Last Wednesday (25 September), I added to my exposure to China. This followed the announcement earlier in the week of large scale stimulus from Chinese policymakers to try and help the economy get back to an area of growth. Given that last week the CSI 300 posted it’s best weekly gain since 2008, the stock market reaction was clearly very positive. Here’s how I’m trying to get access to this rally.
Why I think now is a good time
Firstly, let’s run through why I wanted to get exposure to China. The Chinese stock market has been falling for some time due to investor concern about the slowing growth in the country. This has been particularly pronounced in the manufacturing and property sectors. When I look at the fall in the price of commodities such as oil this year, part of the blame can be firmly laid at China’s door.
Before the rally last week, the CSI 300 (the main Chinese market index) was down 13% over the past year. This might not sound like a huge fall. But think about the contrast to most other major economies and the performance of the stock market in those lands. For example, here in the UK the FTSE 100 is up 11% over the same period. Amd I wouldn’t even say our economy has done that well!
But the fact that I thought Chinese stocks could be undervalued was only partly the reason why I wanted to get involved.
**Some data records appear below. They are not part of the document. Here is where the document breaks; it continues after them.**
From an optimization exercise on the open Yosys and OpenROAD flow, aimed at small area; shortcuts taken in it are not production practice.
Where RTL was checked, it was by simulation tests only, not by an equivalence proof against the original.
No functional check of the RTL was part of runs 1, 2 and 5.
The clock cells of runs 2 to 5 come from the design's own scripts or RTL, not from TritonCTS.
The flow treats the clock pin as an ideal source. Dropping or thinning the clock tree relies on that and would not hold on a real chip.
Power figures rest on the tool's default switching activity, not on a simulated workload.

==> flow/config.mk <==
export PLATFORM = sky130hd
export DESIGN_NAME = fdi_core
export DESIGN_NICKNAME = fdi_core
export VERILOG_FILES = /design/flow/design.v
export SDC_FILE = /design/flow/constraint.sdc
export NUM_CORES = 4
export LEC_CHECK = 0
export CAP_MARGIN = 0
export CORE_MARGIN = 2
export CORE_UTILIZATION = 40
export SLEW_MARGIN = 0
==> flow/constraint.sdc <==
create_clock -name core_clock -period 8.0 [get_ports {clk}]
set_input_delay 1.6000 -clock core_clock [delete_from_list [all_inputs] [get_ports {clk}]]
set_output_delay 1.6000 -clock core_clock [all_outputs]
set_load 0.01 [all_outputs]
This is an optimization exercise on Yosys and OpenROAD, whose aim is small area, not a production implementation. In this exercise RTL edits were held to simulation tests only and were not proved equivalent to the original. Power is estimated from default activity; no workload was simulated.

==> flow/design.v <==
module sin_gen #(
  parameter phase_width     = 9,
  parameter data_width      = 16,
  parameter sampling_f      = 4535,    
  parameter clock_cnt_width = 13
)(
  input                        clk,         
  input                        rst,         
  input      [phase_width-1:0] phase_incr,  
  output     [phase_width-1:0] phase_out,
  output     [data_width-1:0]  signal_out,
  output                       fs_out       
);
  reg  [8:0]  phase_cnt;    
  reg         ph_s;
  reg         ph_r;
  reg  [6:0]  ph_i;
  reg  [11:0] c;            
  reg         clock_out;    
  wire term = (c & 12'h27f) == 12'h07f;    
  wire fb   = ~(c[11] ^ c[10]);
  wire [6:0] fold;
  wire [6:0] low_or;
  assign low_or[0] = 1'b0;
  genvar gi;
  generate for (gi = 1; gi < 7; gi = gi + 1) begin : g_fold
    assign low_or[gi] = low_or[gi-1] | phase_cnt[gi-1];
  end endgenerate
  assign fold = phase_cnt[6:0] ^ ({7{phase_cnt[7]}} & low_or);
  always @(posedge clk) begin
    if (rst) begin
      phase_cnt <= 9'd0;
      ph_s      <= 1'b0;
      ph_r      <= 1'b0;
      ph_i      <= 7'd0;
      c         <= 12'h0e5;
      clock_out <= 1'b1;
    end else begin
      ph_s <= phase_cnt[8];
      ph_r <= phase_cnt[7];
      ph_i <= fold;
      if (term) begin
        c         <= clock_out ? 12'h072 : 12'h0e5;
        clock_out <= ~clock_out;
        if (!clock_out)
          phase_cnt <= phase_cnt + phase_incr;
      end else begin
        c <= {c[10:0], fb};
      end
    end
  end
  assign phase_out = phase_cnt;
  assign fs_out    = clock_out;
  wire [8:0]  p = {ph_s, ph_r, ph_i};
  wire [15:0] rom;
  wire n26, n27, n28, n29, n30, n31, n32, n33, n34, n35, n36, n37;
  wire n38, n39, n40, n41, n42, n43, n44, n45, n46, n47, n48, n49;
  wire n50, n51, n52, n53, n54, n55, n56, n57, n58, n59, n60, n61;
  wire n62, n63, n64, n65, n66, n67, n68, n69, n70, n71, n72, n73;
  wire n74, n75, n76, n77, n78, n79, n80, n81, n82, n83, n84, n85;
  wire n86, n87, n88, n89, n90, n91, n92, n93, n94, n95, n96, n97;
  wire n98, n99, n100, n101, n102, n103, n104, n105, n106, n107, n108, n109;
  wire n110, n111, n112, n113, n114, n115, n116, n117, n118, n119, n120, n121;
  wire n122, n123, n124, n125, n126, n127, n128, n129, n130, n131, n132, n133;
  wire n134, n135, n136, n137, n138, n139, n140, n141, n142, n143, n144, n145;
  wire n146, n147, n148, n149, n150, n151, n152, n153, n154, n155, n156, n158;
  wire n159, n160, n161, n162, n163, n164, n165, n166, n167, n168, n169, n170;
  wire n171, n172, n173, n174, n175, n176, n177, n178, n179, n180, n181, n182;
  wire n183, n184, n185, n186, n187, n188, n189, n190, n191, n192, n193, n194;
  wire n195, n196, n197, n198, n199, n200, n201, n202, n203, n205, n206, n207;
  wire n208, n209, n210, n211, n212, n213, n214, n215, n216, n217, n218, n219;
  wire n220, n221, n222, n223, n224, n225, n226, n227, n228, n229, n230, n231;
  wire n232, n233, n234, n235, n236, n237, n238, n239, n240, n241, n242, n244;
  wire n245, n246, n247, n248, n249, n250, n251, n252, n253, n254, n255, n256;
  wire n257, n258, n259, n260, n261, n262, n263, n264, n265, n266, n267, n268;
  wire n269, n270, n271, n272, n273, n274, n275, n276, n277, n278, n279, n280;
  wire n281, n282, n283, n284, n286, n287, n288, n289, n290, n291, n292, n293;
  wire n294, n295, n296, n297, n298, n299, n300, n301, n302, n303, n304, n305;
  wire n306, n307, n308, n309, n310, n311, n312, n313, n314, n315, n316, n317;
  wire n318, n319, n320, n322, n323, n324, n325, n326, n327, n328, n329, n330;
  wire n331, n332, n333, n334, n335, n336, n337, n338, n339, n340, n341, n342;
  wire n343, n344, n345, n346, n347, n349, n350, n351, n352, n353, n354, n355;
  wire n356, n357, n358, n359, n360, n361, n362, n363, n364, n365, n366, n367;
  wire n368, n369, n370, n371, n372, n373, n374, n375, n376, n377, n378, n379;
  wire n380, n382, n383, n384, n385, n386, n387, n388, n389, n390, n391, n392;
  wire n393, n394, n395, n396, n397, n398, n399, n400, n401, n402, n403, n404;
  wire n405, n406, n407, n408, n409, n410, n411, n413, n414, n415, n416, n417;
  wire n418, n419, n420, n421, n422, n423, n424, n425, n426, n427, n428, n429;
  wire n430, n431, n432, n433, n434, n435, n437, n438, n439, n440, n441, n442;
  wire n443, n444, n445, n446, n447, n448, n449, n450, n451, n452, n453, n454;
  wire n455, n456, n458, n459, n460, n461, n462, n463, n464, n465, n466, n467;
  wire n468, n469, n470, n471, n472, n473, n474, n475, n476, n477, n478, n479;
  wire n480, n481, n483, n484, n485, n486, n487, n488, n489, n490, n491, n492;
  wire n493, n494, n495, n496, n498, n499, n500, n501, n502, n504, n505, n506;
  wire n508;
  assign n26 = ~p[4] & ~p[5];
  assign n27 = ~p[0] & ~p[2];
  assign n28 = p[0] & p[2];
  assign n29 = ~p[1] & n28;
  assign n30 = p[1] & ~n28;
  assign n31 = ~n29 & ~n30;
  assign n32 = p[3] & n31;
  assign n33 = ~n27 & n32;
  assign n34 = p[0] & p[1];
  assign n35 = ~p[0] & ~p[1];
  assign n36 = ~n34 & ~n35;
  assign n37 = ~p[2] & p[3];
  assign n38 = n36 & n37;
  assign n39 = ~n33 & ~n38;
  assign n40 = ~p[1] & ~p[2];
  assign n41 = ~p[3] & ~n34;
  assign n42 = ~n27 & n41;
  assign n43 = p[3] & n36;
  assign n44 = ~p[0] & p[2];
  assign n45 = p[3] & ~n44;
  assign n46 = ~n40 & n45;
  assign n47 = n43 & ~n46;
  assign n48 = ~p[2] & ~p[3];
  assign n49 = p[1] & n48;
  assign n50 = ~n32 & ~n49;
  assign n51 = ~n47 & n50;
  assign n52 = ~n42 & n51;
  assign n53 = ~p[3] & ~n52;
  assign n54 = ~n40 & n53;
  assign n55 = n39 & ~n54;
  assign n56 = n26 & ~n55;
  assign n57 = ~p[3] & n34;
  assign n58 = ~p[1] & p[3];
  assign n59 = p[2] & n58;
  assign n60 = ~n27 & ~n59;
  assign n61 = ~n57 & n60;
  assign n62 = ~n27 & ~n29;
  assign n63 = ~n61 & n62;
  assign n64 = ~n38 & ~n63;
  assign n65 = p[4] & n64;
  assign n66 = ~p[0] & ~p[3];
  assign n67 = p[1] & p[2];
  assign n68 = ~n40 & ~n67;
  assign n69 = n66 & n68;
  assign n70 = ~p[4] & ~n69;
  assign n71 = ~n47 & n70;
  assign n72 = p[5] & ~n71;
  assign n73 = ~n65 & n72;
  assign n74 = ~n45 & ~n60;
  assign n75 = ~p[3] & ~n68;
  assign n76 = n34 & n37;
  assign n77 = ~n75 & ~n76;
  assign n78 = ~n74 & n77;
  assign n79 = ~p[3] & ~n40;
  assign n80 = n78 & n79;
  assign n81 = n39 & ~n80;
  assign n82 = n40 & n66;
  assign n83 = p[4] & ~n82;
  assign n84 = ~n28 & n43;
  assign n85 = n83 & ~n84;
  assign n86 = ~p[5] & n85;
  assign n87 = n81 & n86;
  assign n88 = ~n73 & ~n87;
  assign n89 = ~n56 & n88;
  assign n90 = p[6] & ~n89;
  assign n91 = p[0] & ~p[2];
  assign n92 = p[4] & ~n91;
  assign n93 = n43 & n92;
  assign n94 = ~p[4] & ~n35;
  assign n95 = n53 & n94;
  assign n96 = n64 & n94;
  assign n97 = ~p[3] & p[4];
  assign n98 = n31 & n97;
  assign n99 = ~n96 & ~n98;
  assign n100 = ~n95 & n99;
  assign n101 = ~n27 & ~n100;
  assign n102 = ~n93 & ~n101;
  assign n103 = ~p[5] & ~n102;
  assign n104 = p[3] & ~n36;
  assign n105 = n31 & n104;
  assign n106 = ~n59 & ~n105;
  assign n107 = ~p[3] & ~n27;
  assign n108 = ~n28 & n107;
  assign n109 = ~p[4] & ~n108;
  assign n110 = n106 & n109;
  assign n111 = p[3] & ~n67;
  assign n112 = n62 & n111;
  assign n113 = p[0] & ~p[1];
  assign n114 = n83 & ~n113;
  assign n115 = ~n112 & n114;
  assign n116 = p[5] & ~n115;
  assign n117 = ~n110 & n116;
  assign n118 = ~p[6] & ~n117;
  assign n119 = ~n103 & n118;
  assign n120 = ~n90 & ~n119;
  assign n121 = p[0] & n26;
  assign n122 = p[3] & ~p[4];
  assign n123 = p[1] & n122;
  assign n124 = n121 & ~n123;
  assign n125 = ~n54 & n124;
  assign n126 = n27 & n122;
  assign n127 = p[4] & n38;
  assign n128 = ~n126 & ~n127;
  assign n129 = p[5] & ~n128;
  assign n130 = ~n37 & ~n67;
  assign n131 = ~n91 & n130;
  assign n132 = p[0] & p[3];
  assign n133 = p[4] & ~p[5];
  assign n134 = ~n132 & n133;
  assign n135 = ~n131 & n134;
  assign n136 = p[6] & ~n135;
  assign n137 = ~n129 & n136;
  assign n138 = ~n125 & n137;
  assign n139 = ~p[2] & ~p[4];
  assign n140 = ~n66 & n139;
  assign n141 = ~p[1] & ~p[4];
  assign n142 = p[5] & ~n141;
  assign n143 = ~n140 & n142;
  assign n144 = ~n85 & n143;
  assign n145 = p[1] & n126;
  assign n146 = p[3] & p[4];
  assign n147 = p[2] & ~n34;
  assign n148 = n146 & n147;
  assign n149 = ~n145 & ~n148;
  assign n150 = ~p[5] & ~n149;
  assign n151 = ~p[6] & ~n150;
  assign n152 = ~n144 & n151;
  assign n153 = p[8] & ~n152;
  assign n154 = ~n138 & n153;
  assign n155 = n120 & ~n154;
  assign n156 = ~n120 & n154;
  assign rom[0] = n155 | n156;
  assign n158 = p[8] & n155;
  assign n159 = ~p[1] & ~n27;
  assign n160 = n97 & ~n159;
  assign n161 = ~n146 & ~n160;
  assign n162 = p[2] & ~p[3];
  assign n163 = ~n37 & ~n162;
  assign n164 = ~n63 & n163;
  assign n165 = p[1] & n164;
  assign n166 = ~n161 & ~n165;
  assign n167 = ~n36 & ~n163;
  assign n168 = ~p[0] & p[1];
  assign n169 = ~n162 & n168;
  assign n170 = ~p[4] & ~n169;
  assign n171 = ~n167 & n170;
  assign n172 = ~n166 & ~n171;
  assign n173 = p[5] & ~n172;
  assign n174 = p[0] & ~n67;
  assign n175 = p[2] & n106;
  assign n176 = n174 & ~n175;
  assign n177 = ~n40 & n176;
  assign n178 = p[2] & n66;
  assign n179 = p[4] & ~n178;
  assign n180 = ~n177 & n179;
  assign n181 = ~p[5] & ~n96;
  assign n182 = ~n180 & n181;
  assign n183 = ~n173 & ~n182;
  assign n184 = p[6] & ~n183;
  assign n185 = ~p[4] & n61;
  assign n186 = p[1] & ~n185;
  assign n187 = ~n30 & n45;
  assign n188 = ~n186 & ~n187;
  assign n189 = ~p[1] & p[4];
  assign n190 = p[2] & n146;
  assign n191 = ~n189 & ~n190;
  assign n192 = ~p[5] & n191;
  assign n193 = ~n188 & n192;
  assign n194 = ~n38 & n70;
  assign n195 = ~n92 & ~n97;
  assign n196 = ~n42 & ~n195;
  assign n197 = ~n194 & ~n196;
  assign n198 = p[5] & ~n197;
  assign n199 = ~p[6] & ~n198;
  assign n200 = ~n193 & n199;
  assign n201 = ~n184 & ~n200;
  assign n202 = ~n158 & ~n201;
  assign n203 = n158 & n201;
  assign rom[1] = ~n202 & ~n203;
  assign n205 = p[8] & ~n202;
  assign n206 = ~p[3] & n35;
  assign n207 = n92 & ~n206;
  assign n208 = ~n46 & n109;
  assign n209 = ~n207 & ~n208;
  assign n210 = ~p[5] & ~n209;
  assign n211 = p[2] & p[3];
  assign n212 = n170 & n211;
  assign n213 = p[5] & ~n212;
  assign n214 = ~n95 & n213;
  assign n215 = ~p[2] & n36;
  assign n216 = ~n28 & ~n159;
  assign n217 = ~n215 & n216;
  assign n218 = n146 & ~n217;
  assign n219 = ~p[3] & ~n174;
  assign n220 = p[4] & n219;
  assign n221 = ~n126 & ~n220;
  assign n222 = ~n218 & n221;
  assign n223 = n214 & n222;
  assign n224 = ~n210 & ~n223;
  assign n225 = p[6] & ~n224;
  assign n226 = ~n52 & n92;
  assign n227 = ~n84 & ~n206;
  assign n228 = n109 & n227;
  assign n229 = n39 & n228;
  assign n230 = p[5] & ~n229;
  assign n231 = ~n226 & n230;
  assign n232 = ~p[4] & n163;
  assign n233 = ~n32 & n232;
  assign n234 = ~n69 & ~n187;
  assign n235 = n83 & n234;
  assign n236 = ~p[5] & ~n235;
  assign n237 = ~n233 & n236;
  assign n238 = ~p[6] & ~n237;
  assign n239 = ~n231 & n238;
  assign n240 = ~n225 & ~n239;
  assign n241 = ~n205 & ~n240;
  assign n242 = n205 & n240;
  assign rom[2] = ~n241 & ~n242;
  assign n244 = p[8] & ~n241;
  assign n245 = ~n35 & ~n163;
  assign n246 = n133 & ~n215;
  assign n247 = ~n245 & n246;
  assign n248 = ~n121 & ~n247;
  assign n249 = ~n105 & ~n248;
  assign n250 = p[4] & n61;
  assign n251 = n214 & ~n250;
  assign n252 = ~n249 & ~n251;
  assign n253 = ~p[6] & ~n252;
  assign n254 = ~p[4] & p[5];
  assign n255 = n44 & ~n58;
  assign n256 = ~n176 & ~n255;
  assign n257 = p[2] & n256;
  assign n258 = p[1] & n211;
  assign n259 = p[5] & ~n258;
  assign n260 = ~p[3] & ~n29;
  assign n261 = ~n217 & n260;
  assign n262 = n259 & ~n261;
  assign n263 = ~n257 & n262;
  assign n264 = ~n254 & ~n263;
  assign n265 = ~p[4] & ~n219;
  assign n266 = ~n59 & ~n76;
  assign n267 = ~n147 & n266;
  assign n268 = n265 & n267;
  assign n269 = ~n264 & ~n268;
  assign n270 = ~p[2] & ~n113;
  assign n271 = ~n29 & ~n270;
  assign n272 = p[4] & ~n271;
  assign n273 = ~n81 & n272;
  assign n274 = ~n58 & ~n261;
  assign n275 = ~p[4] & ~n274;
  assign n276 = n112 & ~n272;
  assign n277 = ~p[5] & ~n276;
  assign n278 = ~n275 & n277;
  assign n279 = ~n273 & n278;
  assign n280 = p[6] & ~n279;
  assign n281 = ~n269 & n280;
  assign n282 = ~n253 & ~n281;
  assign n283 = ~n244 & n282;
  assign n284 = n244 & ~n282;
  assign rom[3] = ~n283 & ~n284;
  assign n286 = p[8] & ~n283;
  assign n287 = n106 & n133;
  assign n288 = ~n28 & n68;
  assign n289 = ~n163 & ~n288;
  assign n290 = ~n29 & n170;
  assign n291 = ~n289 & n290;
  assign n292 = ~n287 & ~n291;
  assign n293 = ~n160 & ~n292;
  assign n294 = p[4] & ~n41;
  assign n295 = ~n112 & n294;
  assign n296 = p[5] & ~n295;
  assign n297 = ~n293 & ~n296;
  assign n298 = ~n51 & n254;
  assign n299 = p[6] & ~n298;
  assign n300 = ~n297 & n299;
  assign n301 = n81 & ~n289;
  assign n302 = ~p[3] & ~n30;
  assign n303 = ~p[4] & ~n302;
  assign n304 = ~n113 & n303;
  assign n305 = ~n301 & n304;
  assign n306 = p[4] & n44;
  assign n307 = ~n272 & ~n306;
  assign n308 = n50 & ~n307;
  assign n309 = p[5] & ~n308;
  assign n310 = ~n305 & n309;
  assign n311 = ~n35 & n163;
  assign n312 = ~n69 & n133;
  assign n313 = ~n311 & n312;
  assign n314 = p[1] & n26;
  assign n315 = ~p[6] & ~n314;
  assign n316 = ~n313 & n315;
  assign n317 = ~n310 & n316;
  assign n318 = ~n300 & ~n317;
  assign n319 = ~n286 & ~n318;
  assign n320 = n286 & n318;
  assign rom[4] = ~n319 & ~n320;
  assign n322 = ~n165 & ~n195;
  assign n323 = ~n257 & n322;
  assign n324 = ~p[4] & ~n164;
  assign n325 = ~p[5] & ~n324;
  assign n326 = ~n323 & n325;
  assign n327 = p[2] & n170;
  assign n328 = ~n127 & ~n220;
  assign n329 = ~n327 & n328;
  assign n330 = p[5] & ~n329;
  assign n331 = p[6] & ~n330;
  assign n332 = ~n326 & n331;
  assign n333 = p[4] & ~n62;
  assign n334 = ~p[4] & ~n258;
  assign n335 = ~n34 & ~n48;
  assign n336 = n334 & n335;
  assign n337 = ~n105 & n336;
  assign n338 = ~n333 & ~n337;
  assign n339 = p[5] & ~n338;
  assign n340 = ~n83 & ~n139;
  assign n341 = ~p[5] & ~n340;
  assign n342 = ~p[6] & ~n341;
  assign n343 = ~n339 & n342;
  assign n344 = ~n332 & ~n343;
  assign n345 = p[8] & ~n319;
  assign n346 = n344 & ~n345;
  assign n347 = ~n344 & n345;
  assign rom[5] = ~n346 & ~n347;
  assign n349 = ~p[6] & n26;
  assign n350 = n82 & n349;
  assign n351 = p[8] & ~n350;
  assign n352 = n40 & n97;
  assign n353 = ~p[0] & n122;
  assign n354 = p[0] & ~n122;
  assign n355 = ~n353 & ~n354;
  assign n356 = ~n352 & n355;
  assign n357 = ~p[5] & ~n356;
  assign n358 = ~n35 & n211;
  assign n359 = ~n49 & ~n358;
  assign n360 = n234 & n359;
  assign n361 = ~n323 & n360;
  assign n362 = ~n191 & ~n361;
  assign n363 = ~n33 & n265;
  assign n364 = p[5] & ~n363;
  assign n365 = ~n362 & n364;
  assign n366 = ~n357 & ~n365;
  assign n367 = ~p[6] & ~n366;
  assign n368 = ~p[4] & ~n256;
  assign n369 = ~n146 & ~n189;
  assign n370 = n27 & n58;
  assign n371 = ~n369 & ~n370;
  assign n372 = p[5] & ~n371;
  assign n373 = ~n368 & n372;
  assign n374 = ~n32 & n133;
  assign n375 = ~n80 & n374;
  assign n376 = p[6] & ~n375;
  assign n377 = ~n373 & n376;
  assign n378 = ~n367 & ~n377;
  assign n379 = n351 & ~n378;
  assign n380 = ~n351 & n378;
  assign rom[6] = ~n379 & ~n380;
  assign n382 = p[3] & n217;
  assign n383 = n303 & ~n382;
  assign n384 = n92 & ~n255;
  assign n385 = p[5] & ~n384;
  assign n386 = ~n383 & n385;
  assign n387 = ~n36 & n83;
  assign n388 = ~p[4] & ~n58;
  assign n389 = n36 & n388;
  assign n390 = ~p[5] & ~n123;
  assign n391 = ~n389 & n390;
  assign n392 = ~n387 & n391;
  assign n393 = ~n386 & ~n392;
  assign n394 = ~p[6] & ~n393;
  assign n395 = n68 & n97;
  assign n396 = ~n66 & n106;
  assign n397 = n68 & n396;
  assign n398 = p[1] & ~n396;
  assign n399 = ~p[4] & ~n398;
  assign n400 = ~n397 & n399;
  assign n401 = ~n395 & ~n400;
  assign n402 = p[5] & ~n401;
  assign n403 = p[0] & ~n160;
  assign n404 = ~n333 & n403;
  assign n405 = ~p[5] & ~n306;
  assign n406 = ~n404 & n405;
  assign n407 = ~n402 & ~n406;
  assign n408 = p[6] & ~n407;
  assign n409 = ~n394 & ~n408;
  assign n410 = n351 & ~n409;
  assign n411 = ~n351 & n409;
  assign rom[7] = n410 | n411;
  assign n413 = ~n126 & ~n275;
  assign n414 = ~n32 & ~n413;
  assign n415 = ~n104 & n166;
  assign n416 = ~n414 & ~n415;
  assign n417 = p[5] & ~n416;
  assign n418 = n194 & ~n257;
  assign n419 = ~p[5] & ~n272;
  assign n420 = ~n418 & n419;
  assign n421 = ~n417 & ~n420;
  assign n422 = ~p[6] & ~n421;
  assign n423 = ~n57 & n360;
  assign n424 = n133 & ~n423;
  assign n425 = ~n97 & ~n258;
  assign n426 = ~n147 & n425;
  assign n427 = n259 & n352;
  assign n428 = ~n254 & ~n427;
  assign n429 = ~n426 & ~n428;
  assign n430 = p[6] & ~n314;
  assign n431 = ~n429 & n430;
  assign n432 = ~n424 & n431;
  assign n433 = ~n422 & ~n432;
  assign n434 = n351 & ~n433;
  assign n435 = ~n351 & n433;
  assign rom[8] = ~n434 & ~n435;
  assign n437 = n70 & n131;
  assign n438 = n83 & ~n162;
  assign n439 = n266 & n438;
  assign n440 = ~n437 & ~n439;
  assign n441 = p[5] & ~n440;
  assign n442 = ~p[4] & ~n78;
  assign n443 = n133 & n360;
  assign n444 = ~p[6] & ~n443;
  assign n445 = ~n442 & n444;
  assign n446 = ~n441 & n445;
  assign n447 = n133 & ~n358;
  assign n448 = ~n54 & n447;
  assign n449 = n26 & ~n68;
  assign n450 = ~n163 & n254;
  assign n451 = p[6] & ~n450;
  assign n452 = ~n449 & n451;
  assign n453 = ~n448 & n452;
  assign n454 = ~n446 & ~n453;
  assign n455 = n351 & ~n454;
  assign n456 = ~n351 & n454;
  assign rom[9] = ~n455 & ~n456;
  assign n458 = n48 & n254;
  assign n459 = ~n179 & ~n425;
  assign n460 = ~p[3] & ~n67;
  assign n461 = ~p[5] & ~n460;
  assign n462 = ~n459 & n461;
  assign n463 = ~n458 & ~n462;
  assign n464 = p[6] & ~n463;
  assign n465 = p[2] & ~n35;
  assign n466 = ~p[3] & ~n465;
  assign n467 = n266 & n334;
  assign n468 = ~n466 & n467;
  assign n469 = n83 & ~n111;
  assign n470 = p[5] & ~n469;
  assign n471 = ~n468 & n470;
  assign n472 = p[4] & ~n289;
  assign n473 = ~p[4] & n460;
  assign n474 = n467 & ~n473;
  assign n475 = ~p[5] & ~n474;
  assign n476 = ~n472 & n475;
  assign n477 = ~n471 & ~n476;
  assign n478 = ~p[6] & ~n477;
  assign n479 = ~n464 & ~n478;
  assign n480 = n351 & ~n479;
  assign n481 = ~n351 & n479;
  assign rom[10] = n480 | n481;
  assign n483 = p[4] & ~n466;
  assign n484 = ~p[5] & ~n483;
  assign n485 = ~n467 & n484;
  assign n486 = ~n146 & ~n467;
  assign n487 = p[5] & ~n486;
  assign n488 = ~p[6] & ~n487;
  assign n489 = ~n485 & n488;
  assign n490 = n179 & ~n460;
  assign n491 = p[6] & ~n473;
  assign n492 = ~p[5] & n491;
  assign n493 = ~n490 & n492;
  assign n494 = ~n489 & ~n493;
  assign n495 = n351 & ~n494;
  assign n496 = ~n351 & n494;
  assign rom[11] = n495 | n496;
  assign n498 = p[5] & ~n467;
  assign n499 = ~n484 & ~n498;
  assign n500 = ~n491 & ~n499;
  assign n501 = n351 & ~n500;
  assign n502 = ~n351 & n500;
  assign rom[12] = ~n501 & ~n502;
  assign n504 = ~p[6] & ~n498;
  assign n505 = n351 & ~n504;
  assign n506 = ~n351 & n504;
  assign rom[13] = ~n505 & ~n506;
  assign n508 = p[7] & n350;
  assign rom[14] = n351 | n508;
  assign rom[15] = p[8] & rom[14];
  assign signal_out = rom;
endmodule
The other factor was the announcement last week of stimulus to support the economy. This included cuts to different interest rates, along with measures such as reducing the downpayment required to purchase a second home. This also included language that indicated more support could come if needed.
I think China is finally getting serious on providing help to get the economy firing again. So the mix of cheap stocks along with this short-term spark got me really interested.
Index exposure
I do already have some indirect exposure to China, through UK and US stocks that trade or manufacture over there. However, I wanted to get more direct access.
To this end, I recently purchased the MSCI China A ETF (NYSEMKT:CNYA). The exchange traded fund (ETF) is up 6% over the past year. Even though I know I sometimes bash index trackers, in this case I think it’s the best option. The ETF is composed of domestic Chinese equities that trade on the Shanghai or Shenzhen Stock Exchange. So this gives me a real finger on the pulse of the companies in China.
I don’t have the expertise to pick particular Chinese stocks. So having a diversified range of ideas included in the ETF helps. Further, I think the stimulus impact will support almost all sectors. I don’t see it as isolated aid for just one area. Therefore, owning an ETF of the entire index shouldn’t see me underperform.
As a risk, it might be that this positive momentum fades quickly if investors don’t see economic data improving. This could cause investors to stick to more traditional stocks and geographies instead of considering China.
But overall I feel this is a great way to give me exposure to China while I can happily research then buy individual stocks on the UK or US markets.